## The input
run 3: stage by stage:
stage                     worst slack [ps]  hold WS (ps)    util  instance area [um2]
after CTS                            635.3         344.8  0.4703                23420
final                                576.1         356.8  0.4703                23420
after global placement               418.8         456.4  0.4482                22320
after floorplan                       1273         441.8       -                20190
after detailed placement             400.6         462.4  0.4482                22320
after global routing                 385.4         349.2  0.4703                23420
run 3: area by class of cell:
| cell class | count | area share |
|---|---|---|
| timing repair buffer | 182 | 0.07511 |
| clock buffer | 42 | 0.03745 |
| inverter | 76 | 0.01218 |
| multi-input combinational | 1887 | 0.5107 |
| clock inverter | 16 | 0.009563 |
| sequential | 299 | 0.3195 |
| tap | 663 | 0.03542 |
==> config.mk <==
export PLATFORM = sky130hd
export DESIGN_NAME = sum_seq_ctrl_flat
export DESIGN_NICKNAME = d
export VERILOG_FILES = /design/src/rtl/sum_seq_ctrl_if.sv /design/src/rtl/sum_seq_ctrl.sv /design/src/flat_wrapper.sv
export SDC_FILE = /design/constraint.sdc
export NUM_CORES = 1
export LEC_CHECK = 0
export BUFFER_PORTS_ARGS = -buffer_cell sky130_fd_sc_hd__buf_4
export CORE_MARGIN = 4
export CORE_UTILIZATION = 52
export DETAILED_ROUTE_END_ITERATION = 12
export PLACE_DENSITY = 0.78
export RECOVER_POWER = 50
export SKIP_LAST_GASP = 1
export SLEW_MARGIN = 20
export SYNTH_ARGS = -nofsm -noshare
export SYNTH_HDL_FRONTEND = slang
export SYNTH_SLANG_ARGS = --single-unit
==> constraint.sdc <==
create_clock -name clk -period 1.8 [get_ports clk]
set_input_delay 0.27 -clock clk [delete_from_list [all_inputs] [get_ports clk]]
set_output_delay 0.27 -clock clk [all_outputs]
set_load 0.05 [all_outputs]
===== config.mk =====
export PLATFORM = sky130hd
export DESIGN_NAME = pulpino_mailbox
export DESIGN_NICKNAME = d
export VERILOG_FILES = /design/src/rtl/pulpino_mailbox.sv
export SDC_FILE = /design/constraint.sdc
export NUM_CORES = 1
export LEC_CHECK = 0
export ABC_AREA = 0
export CORE_ASPECT_RATIO = 0.7
export CORE_UTILIZATION = 25
export CTS_CLUSTER_DIAMETER = 100
export DETAILED_ROUTE_END_ITERATION = 10
export MAX_ROUTING_LAYER = met4
export PLACE_DENSITY = 0.58
export SYNTH_ARGS = -nofsm -noshare
export SYNTH_HDL_FRONTEND = slang
export SYNTH_SLANG_ARGS = --single-unit

===== constraint.sdc =====
create_clock -name crypto_clk -period 2.33 [get_ports crypto_clk]
set_clock_uncertainty 0.1 [all_clocks]
set_input_delay 0.233 -clock crypto_clk [delete_from_list [all_inputs] [get_ports crypto_clk]]
set_output_delay 0.233 -clock crypto_clk [all_outputs]
set_load 0.01 [all_outputs]
--- src/rtl/slave_ctrl_deserializer.sv ---
// Serial slave front end: decodes the header on control, assembles write words from wD,
// and issues registered write/read strobes.
module slave_ctrl_deserializer
  import slave_ctrl_deserializer_pkg::*;
#(
  parameter int unsigned DATA_WIDTH    = 8,
  parameter int unsigned ADDRESS_WIDTH = 12,
  parameter logic [1:0]  SLAVEID       = 2'd1
) (
  input  logic                     clk,
  input  logic                     rstN,
  input  logic                     control,
  input  logic                     wD,
  input  logic                     valid,
  input  logic                     last,
  output logic                     ready,
  output logic                     wr_en,
  output logic [DATA_WIDTH-1:0]    wr_data,
  output logic [ADDRESS_WIDTH-1:0] wr_addr,
  output logic                     rd_start,
  output logic [ADDRESS_WIDTH-1:0] rd_addr,
  output logic                     rd_burst
);

  state_e                   state, next;
  logic [1:0]               cnt;
  logic [1:0]               id_bits;
  rw_e                      rw_q;
  burst_e                   burst_q;
  logic [ADDRESS_WIDTH-1:0] cur_addr;

  logic                     addr_en, addr_done, data_en, data_done, shift_clear;
  logic [ADDRESS_WIDTH-1:0] addr_word;
  logic [DATA_WIDTH-1:0]    data_word;
  logic                     id_ok;

  assign id_ok       = (id_bits == SLAVEID);
  assign shift_clear = (state == IDLE);

  serial_shift_in #(.WIDTH(ADDRESS_WIDTH)) u_addr_shift (
    .clk(clk), .rst_n(rstN), .clear(shift_clear), .en(addr_en),
    .bit_in(control), .word(addr_word), .done(addr_done)
  );

  serial_shift_in #(.WIDTH(DATA_WIDTH)) u_data_shift (
    .clk(clk), .rst_n(rstN), .clear(shift_clear), .en(data_en),
    .bit_in(wD), .word(data_word), .done(data_done)
  );

  always_ff @(posedge clk or negedge rstN) begin
    if (!rstN) state <= IDLE;
    else       state <= next;
  end

  always_comb begin
    next    = state;
    ready   = 1'b0;
    addr_en = 1'b0;
    data_en = 1'b0;
    case (state)
      IDLE: begin
        ready = 1'b1;
        if (control) next = START;
      end
      START: begin
        if (!control)                         next = IDLE;
        else if (cnt == 2'(HDR_ONES - 1))     next = ID;
      end
      ID:    if (cnt == 2'd1) next = RW;
      RW:    next = BURST;
      BURST: next = ADDR;
      ADDR: begin
        addr_en = 1'b1;
        if (addr_done) begin
          if (!id_ok)                  next = SKIP;
          else if (rw_q == Write_slave) next = WDATA;
          else                          next = IDLE;
        end
      end
      WDATA: begin
        data_en = valid;
        if (data_done && (burst_q == non_burst || last)) next = IDLE;
      end
      SKIP:    next = IDLE;
      default: next = IDLE;
    endcase
  end

  always_ff @(posedge clk or negedge rstN) begin
    if (!rstN) begin
      cnt      <= '0;
      id_bits  <= '0;
      rw_q     <= Read_slave;
      burst_q  <= non_burst;
      cur_addr <= '0;
      wr_en    <= 1'b0;
      wr_data  <= '0;
      wr_addr  <= '0;
      rd_start <= 1'b0;
      rd_addr  <= '0;
      rd_burst <= 1'b0;
    end else begin
      wr_en    <= 1'b0;
      rd_start <= 1'b0;
      case (state)
        IDLE:  cnt <= control ? 2'd1 : '0;
        START: cnt <= (control && cnt != 2'(HDR_ONES - 1)) ? cnt + 2'd1 : '0;
        ID: begin
          id_bits <= {id_bits[0], control};
          cnt     <= (cnt == 2'd1) ? '0 : cnt + 2'd1;
        end
        RW:    rw_q    <= rw_e'(control);
        BURST: burst_q <= burst_e'(control);
        ADDR: begin
          if (addr_done) begin
            cur_addr <= addr_word;
            if (id_ok && rw_q == Read_slave) begin
              rd_start <= 1'b1;
              rd_addr  <= addr_word;
              rd_burst <= (burst_q == burst);
            end
          end
        end
        WDATA: begin
          if (data_done) begin
            wr_en    <= 1'b1;
            wr_data  <= data_word;
            wr_addr  <= cur_addr;
            cur_addr <= cur_addr + 1'b1;
          end
        end
        default: ;
      endcase
    end
  end

endmodule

## Your goal
Only a number is wanted here: the count of lines in the material above that contain "inverter".

## Answer to this task
2